In the book  "Mobile Communications"  these effects have already been discussed in detail. The diagrams convey only a few pieces of information regarding

  • Path loss:  Path loss indicates the decrease in the received power with distance  $d$  from the transmitter.  Above the so-called  "break point"  applies approximately to the received power:
$$\frac{P(d)}{P(d_0)} = \alpha_0 \cdot \left ( {d}/{d_0}\right )^{-4}.$$
According to the upper graph  $\alpha_{0} = 10^{-5}$  $($correspondingly  $50 \ \rm dB)$  and  $d_{0} = 100 \ \rm m$.
  • Frequency-selective fading:  The power transfer function  $|H_{\rm K}(f)|^{2}$  at a given time according to the middle graph illustrates frequency-selective fading.  The blue-dashed horizontal line,  on the other hand,  indicates non-frequency-selective fading.
Such frequency-selective fading occurs when the coherence bandwidth  $B_{\rm K}$  is much smaller than the signal bandwidth  $B_{\rm S}$.  Here,  with the  "delay spread"  $T_{\rm V}$   ⇒   difference between the maximum and minimum delay times:
$$B_{\rm K}\approx \frac{1}{T_{\rm V}}= \frac{1}{\tau_{\rm max}- \tau_{\rm min}}.$$
  • Time-selective fading:  The bottom graph shows the power transfer function  $|H_{\rm K}(t)|^{2}$  for a fixed frequency  $f_{0}$.  The sketch is to be understood schematically,  because for the time-selective fading considered here exactly the same course was chosen as in the middle diagram for the frequency-selective fading  $($pure convenience of the author$)$.
Here a so-called  "Doppler spread"  $B_{\rm D}$  arises,  defined as the difference between the maximum and the minimum Doppler frequency.  The inverse  $T_{\rm D} = 1/B_{\rm D}$  is called  "coherence time"  or also  "correlation duration".  In UMTS,  time-selective fading occurs whenever  $T_{\rm D} \ll T_{\rm C}$  $($chip duration$)$.


Hints:

  • For UMTS,  the bandwidth:  $B_{\rm S} = 5 \ \rm MHz$  and the chip duration:  $T_{\rm C} \approx 0.26 \ \rm µ s$.



Questions

1

Starting from the top graph on the information page,  calculate the path loss  $($in  $\rm dB)$  for  $d = \rm 5 \ km$.

${\rm path\ loss} \ = \ $

$\ \rm dB $.

2

What statements are true regarding frequency-selective fading?

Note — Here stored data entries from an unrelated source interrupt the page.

<file path="config.mk">
export PLATFORM = sky130hd
export DESIGN_NAME = cpu_mult_pipe_flat
export DESIGN_NICKNAME = d
export VERILOG_FILES = /design/src/rtl/cpu_mult_pipe_if.sv /design/src/rtl/cpu_mult_pipe.sv /design/src/flat_wrapper.sv
export SDC_FILE = /design/constraint.sdc
export NUM_CORES = 2
export LEC_CHECK = 0
export BUFFER_PORTS_ARGS = -buffer_cell sky130_fd_sc_hd__buf_2
export CORE_ASPECT_RATIO = 1.4
export CORE_MARGIN = 1.5
export CORE_UTILIZATION = 30
export DETAILED_ROUTE_END_ITERATION = 10
export SYNTH_ARGS = -nofsm -noshare
export SYNTH_HDL_FRONTEND = slang
export SYNTH_SLANG_ARGS = --single-unit
</file>
<file path="constraint.sdc">
create_clock -name clk -period 15.9 [get_ports clk]
set_input_delay 2.385 -clock clk [delete_from_list [all_inputs] [get_ports clk]]
set_output_delay 2.385 -clock clk [all_outputs]
set_load 0.1 [all_outputs]
</file>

This is caused by multipath reception.
It is caused by movement of transmitter and/or receiver.
Different frequencies are attenuated differently.
An echo at a distance  $1\ \rm µ s$  results in frequency-selective fading.

3

What statements are true regarding time-selective fading?

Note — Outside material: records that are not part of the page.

### src/rtl/stage_controller.sv
// stage_controller: decode sequencer that drives the global_stage bus for
// the PU array. It walks each context through load, grow/merge rounds,
// peeling and write-back. It reports completion, round latency and a
// grow-limit error.
module stage_controller #(
  parameter int PU_COUNT     = 16,
  parameter int NUM_CONTEXTS = 2,
  parameter int CTX_WIDTH    = 4,
  parameter int MERGE_MIN    = 3,
  parameter int MAX_GROW     = 15,
  parameter int CYCLE_WIDTH  = 16,
  parameter int STAGE_WIDTH  = 3
) (
  input  logic                   clk,
  input  logic                   reset_n,
  input  logic                   meas_valid,
  output logic                   meas_ready,
  input  logic [PU_COUNT-1:0]    busy_in,
  input  logic [PU_COUNT-1:0]    odd_in,
  output logic [STAGE_WIDTH-1:0] global_stage,
  output logic                   local_context_switch,
  output logic [CTX_WIDTH-1:0]   context_id,
  output logic                   done,
  output logic                   error,
  output logic [CYCLE_WIDTH-1:0] cycle_count
);

  // Stage codes shared with every PU
  localparam logic [STAGE_WIDTH-1:0] STG_IDLE   = STAGE_WIDTH'(0);
  localparam logic [STAGE_WIDTH-1:0] STG_LOAD   = STAGE_WIDTH'(1);
  localparam logic [STAGE_WIDTH-1:0] STG_GROW   = STAGE_WIDTH'(2);
  localparam logic [STAGE_WIDTH-1:0] STG_MERGE  = STAGE_WIDTH'(3);
  localparam logic [STAGE_WIDTH-1:0] STG_PEEL   = STAGE_WIDTH'(4);
  localparam logic [STAGE_WIDTH-1:0] STG_WRITE  = STAGE_WIDTH'(5);
  localparam logic [STAGE_WIDTH-1:0] STG_RESULT = STAGE_WIDTH'(7);

  // Counter widths leave room for the limit value itself
  localparam int GROW_W  = $clog2(MAX_GROW + 2);
  localparam int MERGE_W = $clog2(MERGE_MIN + 2);

  localparam logic [GROW_W-1:0]    MAX_GROW_C  = GROW_W'(MAX_GROW);
  localparam logic [MERGE_W-1:0]   MERGE_MIN_C = MERGE_W'(MERGE_MIN);
  localparam logic [CTX_WIDTH-1:0] LAST_CTX    = CTX_WIDTH'(NUM_CONTEXTS - 1);

  typedef enum logic [2:0] {
    S_IDLE,
    S_LOAD,
    S_GROW,
    S_MERGE,
    S_PEEL,
    S_WRITE,
    S_WAIT,
    S_FINISH
  } state_t;

  state_t                 state;
  state_t                 state_nxt;
  logic [GROW_W-1:0]      grow_cnt;
  logic [MERGE_W-1:0]     merge_cnt;
  logic                   idle_prev;
  logic [CYCLE_WIDTH-1:0] lat_cnt;
  logic [CYCLE_WIDTH-1:0] lat_nxt;
  logic                   error_nxt;
  logic [CTX_WIDTH-1:0]   ctx_nxt;
  logic                   handshake;
  logic                   pu_busy;
  logic                   pu_odd;
  logic                   merge_exit;

  // Stage broadcast for a given controller state; WAIT looks idle to the PUs
  function automatic logic [STAGE_WIDTH-1:0] stage_of(input state_t s);
    logic [STAGE_WIDTH-1:0] stg;
    case (s)
      S_LOAD:   stg = STG_LOAD;
      S_GROW:   stg = STG_GROW;
      S_MERGE:  stg = STG_MERGE;
      S_PEEL:   stg = STG_PEEL;
      S_WRITE:  stg = STG_WRITE;
      S_FINISH: stg = STG_RESULT;
      default:  stg = STG_IDLE;
    endcase
    return stg;
  endfunction

  // Latency counter increment that sticks at all-ones
  function automatic logic [CYCLE_WIDTH-1:0] sat_inc(input logic [CYCLE_WIDTH-1:0] v);
    return (&v) ? v : v + CYCLE_WIDTH'(1);
  endfunction

  assign handshake  = meas_valid & meas_ready;
  assign pu_busy    = |busy_in;
  assign pu_odd     = |odd_in;
  // The previous MERGE cycle was idle and this one is too, after the minimum dwell
  assign merge_exit = (merge_cnt >= MERGE_MIN_C) && idle_prev && !pu_busy;

  // Global switch only: PU memory address always advances on write-back
  assign local_context_switch = 1'b0;

  // Next-state, sticky error and context sequencing
  always_comb begin
    state_nxt = state;
    error_nxt = error;
    ctx_nxt   = context_id;
    case (state)
      S_IDLE: begin
        if (handshake) begin
          state_nxt = S_LOAD;
          error_nxt = 1'b0;
          ctx_nxt   = '0;
        end
      end
      S_LOAD:  state_nxt = S_GROW;
      S_GROW:  state_nxt = S_MERGE;
      S_MERGE: begin
        if (merge_exit) begin
          if (pu_odd && (grow_cnt < MAX_GROW_C)) begin
            state_nxt = S_GROW;
          end else begin
            if (pu_odd) error_nxt = 1'b1;
            state_nxt = S_PEEL;
          end
        end
      end
      S_PEEL:  state_nxt = S_WRITE;
      S_WRITE: begin
        if (context_id < LAST_CTX) begin
          ctx_nxt   = context_id + CTX_WIDTH'(1);
          state_nxt = S_WAIT;
        end else begin
          state_nxt = S_FINISH;
        end
      end
      S_WAIT: begin
        if (handshake) state_nxt = S_LOAD;
      end
      S_FINISH: begin
        state_nxt = S_IDLE;
        ctx_nxt   = '0;
      end
      default: state_nxt = S_IDLE;
    endcase
  end

  // Round latency: 1 in the first LOAD, then every cycle including WAIT
  always_comb begin
    lat_nxt = sat_inc(lat_cnt);
    if (state == S_IDLE) lat_nxt = handshake ? CYCLE_WIDTH'(1) : '0;
  end

  // State register and registered outputs, all derived from the next state
  always_ff @(posedge clk or negedge reset_n) begin
    if (!reset_n) begin
      state        <= S_IDLE;
      global_stage <= STG_IDLE;
      meas_ready   <= 1'b0;
      context_id   <= '0;
      done         <= 1'b0;
      error        <= 1'b0;
      cycle_count  <= '0;
      lat_cnt      <= '0;
    end else begin
      state        <= state_nxt;
      global_stage <= stage_of(state_nxt);
      meas_ready   <= (state_nxt == S_IDLE) || (state_nxt == S_WAIT);
      context_id   <= ctx_nxt;
      done         <= (state_nxt == S_FINISH);
      error        <= error_nxt;
      lat_cnt      <= lat_nxt;
      if (state_nxt == S_FINISH) cycle_count <= lat_nxt;
    end
  end

  // Grow iteration count per context, MERGE dwell and consecutive-idle tracking
  always_ff @(posedge clk or negedge reset_n) begin
    if (!reset_n) begin
      grow_cnt  <= '0;
      merge_cnt <= '0;
      idle_prev <= 1'b0;
    end else begin
      if (state == S_LOAD) begin
        grow_cnt <= '0;
      end else if (state == S_GROW) begin
        grow_cnt <= grow_cnt + GROW_W'(1);
      end
      if (state == S_MERGE) begin
        if (merge_cnt < MERGE_MIN_C) merge_cnt <= merge_cnt + MERGE_W'(1);
        idle_prev <= !pu_busy;
      end else begin
        merge_cnt <= '0;
        idle_prev <= 1'b0;
      end
    end
  end

endmodule

### config.mk
export PLATFORM = sky130hd
export DESIGN_NAME = stage_controller
export DESIGN_NICKNAME = d
export VERILOG_FILES = /design/src/rtl/stage_controller.sv
export SDC_FILE = /design/constraint.sdc
export NUM_CORES = 1
export LEC_CHECK = 0
export ABC_AREA = 1
export ABC_CLOCK_PERIOD_IN_PS = 1400
export CAP_MARGIN = 20
export CORE_ASPECT_RATIO = 1.1
export CORE_MARGIN = 2
export CORE_UTILIZATION = 46
export CTS_CLUSTER_DIAMETER = 50
export CTS_CLUSTER_SIZE = 20
export DETAILED_ROUTE_END_ITERATION = 10
export GPL_ROUTABILITY_DRIVEN = 0
export MAX_ROUTING_LAYER = met4
export PLACE_DENSITY_LB_ADDON = 0.1
export SKIP_LAST_GASP = 1
export SYNTH_ARGS = -nofsm -noshare
export SYNTH_HDL_FRONTEND = slang
export SYNTH_SLANG_ARGS = --single-unit
### constraint.sdc
create_clock -name clk -period 1.4 [get_ports clk]
set_input_delay 0.14 -clock clk [delete_from_list [all_inputs] [get_ports clk]]
set_output_delay 0.14 -clock clk [all_outputs]
set_load 0.01 [all_outputs]
=== Word-level counts from Yosys, hierarchy flattened ===
Index checks and enable logic that the tools add are counted.

* Register bits after elaboration: 54
* Input port bits: 35
* Output and inout port bits: 27
* Logic and storage cells: 78

* $add $sub $neg: 4
* Magnitude comparators: 4
* Equal/unequal tests: 20
* Muxes and demuxes: 22
* Bitwise logic cells: 1
* Reductions and logical operators: 16

{| class="wikitable"
|+ Operators with widths
! cell !! number
|-
| 16-bit two-way mux || 2
|-
| 16-bit OR reduction || 2
|-
| 3-bit == test (second input constant) || 8
|-
| 3-bit case mux with 7 select lines || 1
|-
| 3-bit case mux with 6 select lines || 1
|-
| 16-bit by 1-bit adder with 16-bit output (second input constant) || 1
|-
| 16-bit AND reduction || 1
|-
| 3-bit two-way mux || 5
|-
| 3-bit by 2-bit == test with 1-bit output (second input constant) || 4
|-
| 4-bit case mux with 3 select lines || 1
|-
| 5-bit two-way mux || 2
|-
| 2-bit != test (second input constant) || 5
|-
| 4-bit two-way mux || 2
|-
| 1-bit two-way mux || 7
|-
| 3-bit by 1-bit == test with 1-bit output (second input constant) || 2
|-
| 3-bit logical NOT || 2
|-
| 5-bit by 1-bit adder with 5-bit output (second input constant) || 1
|-
| 5-bit by 4-bit less-than comparator with 1-bit output (second input constant) || 1
|-
| 5-bit AND reduction || 1
|-
| 4-bit by 1-bit adder with 4-bit output (second input constant) || 1
|-
| 4-bit by 1-bit less-than comparator with 1-bit output (second input constant) || 1
|-
| 2-bit nonzero test || 2
|-
| 3-bit by 1-bit adder with 3-bit output (second input constant) || 1
|-
| 3-bit by 2-bit greater-or-equal comparator with 1-bit output (second input constant) || 1
|-
| 10 further kinds || 12
|}

=== Depth between registers and ports, before layout ===
Gate-level depths: netlist of the first run.

* Word-level depth: 7
* Gate-level depth with buffers: 12

=== Worst setup path before layout of the first run ===
No wires, ideal clock.

* Path kind: register to register
* Start point: reg merge_cnt[0]
* End point: reg meas_ready
* Library setup time: 0.117 ns
* Data arrival time: 1.366 ns
* Required time: 1.283 ns
* Setup slack: -0.083 ns
* Cell stages (with the launch flop): 13
* Path buffers: 0
* Period minus slack after synthesis: 1.483 ns
* Path through: dfrtp_1 -> ha_1 -> ha_1 -> inv_1 -> nand3_1 -> nand2_1 -> inv_1 -> nand3_1 -> nand2_1 -> nand2_2 -> inv_2 -> nand3_1 -> nand2_1

* Cells in the longest elaborated chain, start to end: 7

{| class="wikitable"
|+ RTL lines
! what !! RTL line !! RTL
|-
| from (decl) || 59 || <nowiki>logic [MERGE_W-1:0] merge_cnt;</nowiki>
|-
| from (signal assigned) || 186 || <nowiki>if (merge_cnt < MERGE_MIN_C) merge_cnt <= merge_cnt + MERGE_W'(1);</nowiki>
|-
| 3-bit by 2-bit greater-or-equal comparator with 1-bit output * || 94 || <nowiki>assign merge_exit = (merge_cnt >= MERGE_MIN_C) && idle_prev && !pu_busy;</nowiki>
|-
| 1-bit logical AND * (2 in series) || 94 ||
|-
| 3-bit two-way mux * || 115 || <nowiki>if (merge_exit) begin</nowiki>
|-
| 3-bit case mux with 7 select lines * || 104 || <nowiki>case (state)</nowiki>
|-
| net state_nxt[0] || 57 || <nowiki>state_t state_nxt;</nowiki>
|-
| 3-bit == test / 3-bit logical NOT (equally long branches) || 164 || <nowiki>meas_ready <= (state_nxt == S_IDLE) || (state_nxt == S_WAIT);</nowiki>
|-
| 1-bit logical OR * || 164 ||
|-
| to (signal assigned) || 164 ||
|-
| to (decl) || 17 || <nowiki>output logic meas_ready,</nowiki>
|}

Mark *: on every way through the listed nets, which the timed path passes. The rest lies on a longest branch.
A chain may end at the register's enable or synchronous reset.

=== Worst setup path after layout of the first run ===
* Start point: reg lat_cnt[0]
* End point: reg cycle_count[11]

* Cells in the longest elaborated chain, start to end: 3

{| class="wikitable"
|+ RTL lines
! what !! RTL line !! RTL
|-
| from (decl) || 61 || <nowiki>logic [CYCLE_WIDTH-1:0] lat_cnt;</nowiki>
|-
| from (signal assigned) || 168 || <nowiki>lat_cnt <= lat_nxt;</nowiki>
|-
| 16-bit by 1-bit adder with 16-bit output / 16-bit AND reduction (equally long branches) || 87 || <nowiki>return (&v) ? v : v + CYCLE_WIDTH'(1);</nowiki>
|-
| 16-bit two-way mux * || 87 ||
|-
| 16-bit two-way mux * || 147 || <nowiki>if (state == S_IDLE) lat_nxt = handshake ? CYCLE_WIDTH'(1) : '0;</nowiki>
|-
| to (signal assigned) || 169 || <nowiki>if (state_nxt == S_FINISH) cycle_count <= lat_nxt;</nowiki>
|-
| to (decl) || 25 || <nowiki>output logic [CYCLE_WIDTH-1:0] cycle_count</nowiki>
|}

Every way passes the cells marked *; elsewhere a longest branch is shown, timed or not.

==> metrics.cfg, run 1 <==
[detailed_routing]
wl_um=7540
detail-route-antenna-nets=0
wl_per_cell_um=13.2
drc_errors=0
first_pass_iters=4
drt_iter0_drc=113
via_per_inst=4.96
vias=2828

[clock_network]
h-tree-depth=2
clkSinkCount=54
cts_buffer_depth=2
cts_inserted_buffers=5
cts_tree=yes
cts-root-buf=clkbuf_8
worstSkewPairLatency_ns=0.31
clkTransAtPathRegs_ns=0.10

[setup_path]
cp_top_family=simple AND/OR/NAND/NOR gates
path_cells=buf_4 > nand3_4 > nor3_2 > nand2_1 > o21ai_0 > nand3_2 > nand3_1 > nand2_1
required_ns=1.61
crit_path_end_kind=flip-flop
cp_max_fo=3
crit_top_cell=nand2_1
critPathMaxStageDelay_ns=0.42
critical_path_class=reg2reg
startpoint_type=flip-flop
critPathArrivalTime_ns=1.79
cp_slowest_cell=dfrtp_1
path_buf_inv=1

[min_path]
hold_path_class=in2async

[yosys]
ys_types=35
netlist_area_um2=2840
syn-num-nets=394
ys_ff_latch=54
syn_inst=353
syn_avg_cell_area_um2=8.04
synth-warning-count=0
ys_seq_area_frac=0.476

[sta]
fin_crit_sh=1.12
whs_ns=0.347
fmax_ghz=0.635
fin_crit_ns=1.57
finalSetupViolations=37
rsz0062_at_grt=yes
clock_skew_ns=0.00974
layout_setup_ws_ns=-0.175
finalHoldViolations=0
slew_viol_final=0

[placement]
dp_hpwl_um=5050
place_area_um2=3950
port_buffers=60

[global_route]
first_global_vias=2815
grt_pass1_wl_um=12000
antenna_found_initial=0
grt.total_usage=0.228
globalRouteOverflowTotal=0
grt_max_degree=55

[flow_run]
max-cap-violations=0

[floorplan]
core-area_um2=6080
initial_utilization=0.466
dieArea_um2=6810
die_w_um=78.9
fp-row-count=30
pin_count=62
die_h_um=86.4

[layout]
diodes=0
utilization=0.742
design_area_um2=4510
final_nets=530
synthToLayoutAreaGrowth_pct=59.0
layout-drive-gt1-share=0.337

[power_and_ir_drop]
ir_drop_mv=0.854
p_leak_nw=2.27
powerDensity_nw_per_um2=1100

[status]
status=finished, violations left
failed_checks=negative setup slack

==> stage by stage <==
step                total power [W]  worst slack (ns)  setup TNS, ns  std cells
global route                0.00524            -0.273          -7.29        570
finish                      0.00497            -0.175          -3.56        570
CTS                         0.00473            -0.191          -3.57        561
global placement            0.00342            -0.123          -1.75        541
detailed placement          0.00347            -0.198          -3.16        541
floorplan                   0.00285         0.0000975              0        353
==> cell usage in the layout, fill, tap and decap left out, drive strengths merged, types with 6 or more instances in the layout <==
cell / synthesis / layout
ha: 6 / 6
nand2: 108 / 108
buf: 5 / 75
clkdlybuf4s50: 0 / 53
a31oi: 6 / 6
inv: 42 / 42
nand3: 42 / 42
a21oi: 11 / 11
dfrtp: 54 / 54
o21ai: 12 / 12
xnor2: 6 / 6
nor2: 43 / 43
clkbuf: 1 / 6
==> state kept, by name, summed over array words and instances (netlist names), 3 cells and up <==
| register | flops |
|---|---|
| context_id | 4 |
| grow_cnt | 5 |
| lat_cnt | 16 |
| state | 3 |
| cycle_count | 16 |
| merge_cnt | 3 |
| global_stage | 3 |
==> worst paths after layout <==
kind,depth (start not counted),slack [ns],start,end
setup / recovery,8,-0.17,lat_cnt[0],cycle_count[11]
hold / removal,3,0.35,reset_n,lat_cnt[5]
setup reg to reg,8,-0.17,lat_cnt[0],cycle_count[11]
hold reg to reg,1,0.47,grow_cnt[3],grow_cnt[3]
max in group asynchronous,3,0.78,reset_n,state[0]
min in group clk,1,0.47,grow_cnt[3],grow_cnt[3]
==> repair_timing <==
| item | CTS | global route |
|---|---|---|
| hold buffers | 1 | 0 |
| buffers inserted | 12 | 10 |
| pin swaps | 26 | 20 |
| endpoints found under the setup margin | 38 | 51 |
| resized for setup | 45 | 35 |
| hold endpoints to repair | 54 | 0 |
==> synthesized netlist by cell type (all sizes together) <==
master | instances | area [um^2]
a21boi | 1 | 7.51
o211ai | 1 | 7.51
clkbuf | 1 | 3.75
a22oi | 1 | 7.51
nor2 | 43 | 189
nor3 | 5 | 25.0
or2 | 1 | 6.26
dfrtp | 54 | 1350
nand4 | 3 | 18.8
conb | 1 | 3.75
nand3 | 42 | 263
ha | 6 | 75.1
o31ai | 2 | 15.0
a21oi | 11 | 85.1
o21ai | 12 | 60.1
nand3b | 2 | 15.0
a31oi | 6 | 37.5
buf | 5 | 35.0
xnor2 | 6 | 52.6
inv | 42 | 160
nand2 | 108 | 418
==> cell families (layout without fill, tap and decap cells) <==
family,Yosys count,in the layout,synth area share
AOI/OAI and AO/OA,34,34,0.0776
other,1,1,0.00132
DFF,54,54,0.476
buffers and inverters,48,185,0.0701
adders and majority gates,6,6,0.0265
xor gates and xnor gates,6,6,0.0185
and+or+nand+nor,204,204,0.330
==> worst register-to-register path, delay by kind of cell (launching register included) <==
| kind | cells | cell delay, ns |
|---|---|---|
| compound gates | 1 | 0.22 |
| buf+inv | 1 | 0.16 |
| flops | 1 | 0.42 |
| simple gates | 6 | 0.69 |
==> routing by layer <==
layer / routed length, um / share of wire / up-vias / GRT usage
met2: 4160 / 0.55 / 55 / 0.419
met5: 0 / 0 / - / -
li1: - / - / 1399 / -
met1: 3070 / 0.41 / 1365 / 0.256
met3: 212 / 0.028 / 9 / 0.0365
met4: 98 / 0.013 / 0 / 0.0658
==> where the power goes <==
group	switching, W	internal [W]
registers	0.000220	0.00179
logic	0.000908	0.00100
clock network	0.000512	0.000534
==> layout make-up <==
| cell class | count | area, um^2 |
|---|---|---|
| multi-input combinational | 251 | 1560 |
| sequential | 54 | 1350 |
| fill | 474 | 1570 |
| inverter | 42 | 165 |
| timing repair buffer | 135 | 1220 |
| clock inverter | 2 | 37.5 |
| tap | 80 | 100 |
| clock buffer | 6 | 72.6 |
Power figures use the tool's default switching activity.
==> inputs of run 2 (changes only) <==
--- a/config.mk
+++ b/config.mk
@@ -6,15 +6,16 @@
 export NUM_CORES = 1
 export LEC_CHECK = 0
 export ABC_AREA = 1
-export ABC_CLOCK_PERIOD_IN_PS = 1400
+export ABC_CLOCK_PERIOD_IN_PS = 1600
 export CAP_MARGIN = 20
 export CORE_ASPECT_RATIO = 1.1
 export CORE_MARGIN = 2
-export CORE_UTILIZATION = 46
+export CORE_UTILIZATION = 51
 export CTS_CLUSTER_DIAMETER = 50
 export CTS_CLUSTER_SIZE = 20
 export DETAILED_ROUTE_END_ITERATION = 10
 export GPL_ROUTABILITY_DRIVEN = 0
+export HOLD_SLACK_MARGIN = 0.06
 export MAX_ROUTING_LAYER = met4
 export PLACE_DENSITY_LB_ADDON = 0.1
 export SKIP_LAST_GASP = 1
==> constraint.sdc (replaced) <==
create_clock -name clk -period 1.6 [get_ports clk]
set_input_delay 0.16 -clock clk [delete_from_list [all_inputs] [get_ports clk]]
set_output_delay 0.16 -clock clk [all_outputs]
set_load 0.1 [all_outputs]
==> metrics.cfg, run 2 (synthesized netlist as in run 1, its figures left out) <==
[layout]
layout-drive-gt1-share=0.271  ; was 0.337
top_regs=cycle_count: 16 flops, lat_cnt: 16 flops, grow_cnt: 5 flops  ; unchanged
final_common_cell=nand2_1  ; unchanged
stdcell_count=517  ; was 570
final_nets=482  ; was 530
synthToLayoutAreaGrowth_pct=48.0  ; was 59.0%
nFillCells=384  ; was 474
diodes=0  ; unchanged
multi_input_area_um2=1420  ; was 1560 um^2
seqCellArea_um2=1360  ; was 1350 um^2
mostFrequentLayoutCells=nand2_1, dfrtp_1, nor2_1, clkdlybuf4s50_1, nand3_1  ; was nand2_1, buf_4, clkdlybuf4s50_1, dfrtp_1, nor2_1

[clock_network]
clkTransAtPathRegs_ns=0.09  ; was 0.10 ns
worstSkewPairLatency_ns=0.31  ; about the same
cts_inserted_buffers=5  ; unchanged
h-tree-depth=2  ; unchanged
cts_tree=yes  ; unchanged
cts-root-buf=clkbuf_8  ; unchanged
cts_buffer_depth=2  ; unchanged
clkSinkCount=54  ; unchanged

[floorplan]
die_w_um=75.1  ; was 78.9 um
dieArea_um2=6170  ; was 6810 um^2
fp-row-count=28  ; was 30
core-area_um2=5360  ; was 6080 um^2
die_h_um=82.2  ; was 86.4 um
initial_utilization=0.529  ; was 0.466
pin_count=62  ; unchanged

[placement]
pre_cts_ws_ns=-0.0416  ; was -0.198 ns
dp_cells=497  ; was 541
port_buffers=60  ; unchanged
dp_hpwl_um=4650  ; was 5050 um

[sta]
whs_ns=0.362  ; was 0.347 ns
fin_crit_sh=0.959  ; was 1.12
layout_setup_ws_ns=0.0659  ; was -0.175 ns
clock_skew_ns=0.00623  ; was 0.00974 ns
fmax_ghz=0.652  ; was 0.635 GHz
finalSetupViolations=0  ; was 37
rsz0062_at_grt=yes  ; unchanged
fin_crit_ns=1.53  ; was 1.57 ns
finalHoldViolations=0  ; unchanged
slew_viol_final=0  ; unchanged

[setup_path]
critical_path_class=reg2reg  ; unchanged
path_buf_inv=2  ; was 1
cp_max_fo=5  ; was 3
crit_cells=9  ; was 8
path_cells=inv_4 > ha_4 > nand3_4 > or2_4 > nand3_2 > nand2_2 > inv_2 > nand2_1 > a22oi_1  ; was buf_4 > nand3_4 > nor3_2 > nand2_1 > o21ai_0 > nand3_2 > nand3_1 > nand2_1
required_ns=1.82  ; was 1.61 ns
cp_top_family=flip-flops  ; was simple AND/OR/NAND/NOR gates
crit_path_end_kind=flip-flop  ; unchanged
cp_slowest_cell=dfrtp_4  ; was dfrtp_1
reg2reg_depth=9  ; was 8
critPathArrivalTime_ns=1.76  ; was 1.79 ns
critPathMaxStageDelay_ns=0.51  ; was 0.42 ns
startpoint_type=flip-flop  ; unchanged

[power_and_ir_drop]
clkPwrFrac=0.193  ; was 0.210
p_leak_nw=2.01  ; was 2.27 nW
powerDensity_nw_per_um2=943  ; was 1100 nW/um^2
seqPwrFrac=0.444  ; was 0.405
ir_drop_mv=0.607  ; was 0.854 mV
comb_power_share=0.362  ; was 0.384
switching_power_w=0.00143  ; was 0.00164 W
p_sw_frac=0.361  ; was 0.330
p_int_w=0.00253  ; was 0.00333 W

[detailed_routing]
first_pass_iters=4  ; unchanged
via_per_inst=5.17  ; was 4.96
wl_per_cell_um=12.8  ; was 13.2 um
drc_errors=0  ; unchanged
vias=2675  ; was 2828
detail-route-antenna-nets=0  ; unchanged
wl_um=6610  ; was 7540 um
drt_iter0_drc=169  ; was 113

[global_route]
first_global_vias=2510  ; was 2815
antenna_found_initial=0  ; unchanged
grt.total_usage=0.226  ; was 0.228
grt_pass1_wl_um=10500  ; was 12000 um
globalRouteOverflowTotal=0  ; unchanged
grt_max_degree=55  ; unchanged

[min_path]
hold_path_class=in2async  ; unchanged

[flow_run]
max-cap-violations=0  ; unchanged

[status]
status=complete, no violations  ; was finished, violations left

## run 2: cell types whose count changed in the layout (fill, tap and decap cells not counted), moves of 6 or more
cell / previous run / this run
buf_4: 64 / 24
buf_12: 1 / 27
clkdlybuf4s50_1: 53 / 33
nand3_1: 22 / 31
buf_6: 8 / 0
nand3_2: 12 / 6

This arises due to multipath reception.
It results from movement of transmitter and/or receiver.
Different frequencies are attenuated differently.


Solution

(1)  According to the sketch,  the breakpoint is at  $d_{0} = 100 \ \rm m$.

  • For  $d ≤ d_{0}$,  the path loss is equal to  $\alpha_{0} \cdot (d/d_{0})^{-2}$.  For $d = d_{0} = 100 \ \rm m$  holds:
$${\rm path\ loss} = \alpha_0 = 10^{-5}\hspace{0.5cm}\Rightarrow\hspace{0.5cm}{50\,{\rm dB}}.$$
  • Above  $d_{0}$,  the path loss is equal to  $\alpha_{0} \cdot (d/d_{0})^{-4}$.   Thus,  at  $5 \ \rm km$  distance,  one obtains:
$${\rm path\ loss} = 10^{-5}\cdot 50^{-4} = 1.6 \cdot 10^{-12}\hspace{0.5cm}\Rightarrow\hspace{0.5cm}\underline{118\,{\rm dB}}.$$


(2)  Correct are the  statements 1, 3, and 4:

  • Frequency-selective fading is due to multipath reception.  This means:
  • Different frequency components are delayed and attenuated differently by the channel.
  • This results in attenuation and phase distortion.
  • Because  $\tau_{\rm max} = 1 \ \rm µ s$  $($simplifying  $\tau_{\rm min} = 0$  is set$)$  further results in
$$B_{\rm K} = \frac{1}{\tau_{\rm max}- \tau_{\rm min}} = 1\,{\rm MHz}\ \ll \ B_{\rm S} \hspace{0.15cm}\underline {= 5\,{\rm MHz}}.$$


(3)  Correct is  statement 2.

  • Statements 1 and 3,  on the other hand,  are valid for frequency-selective fading – see subtask  (2).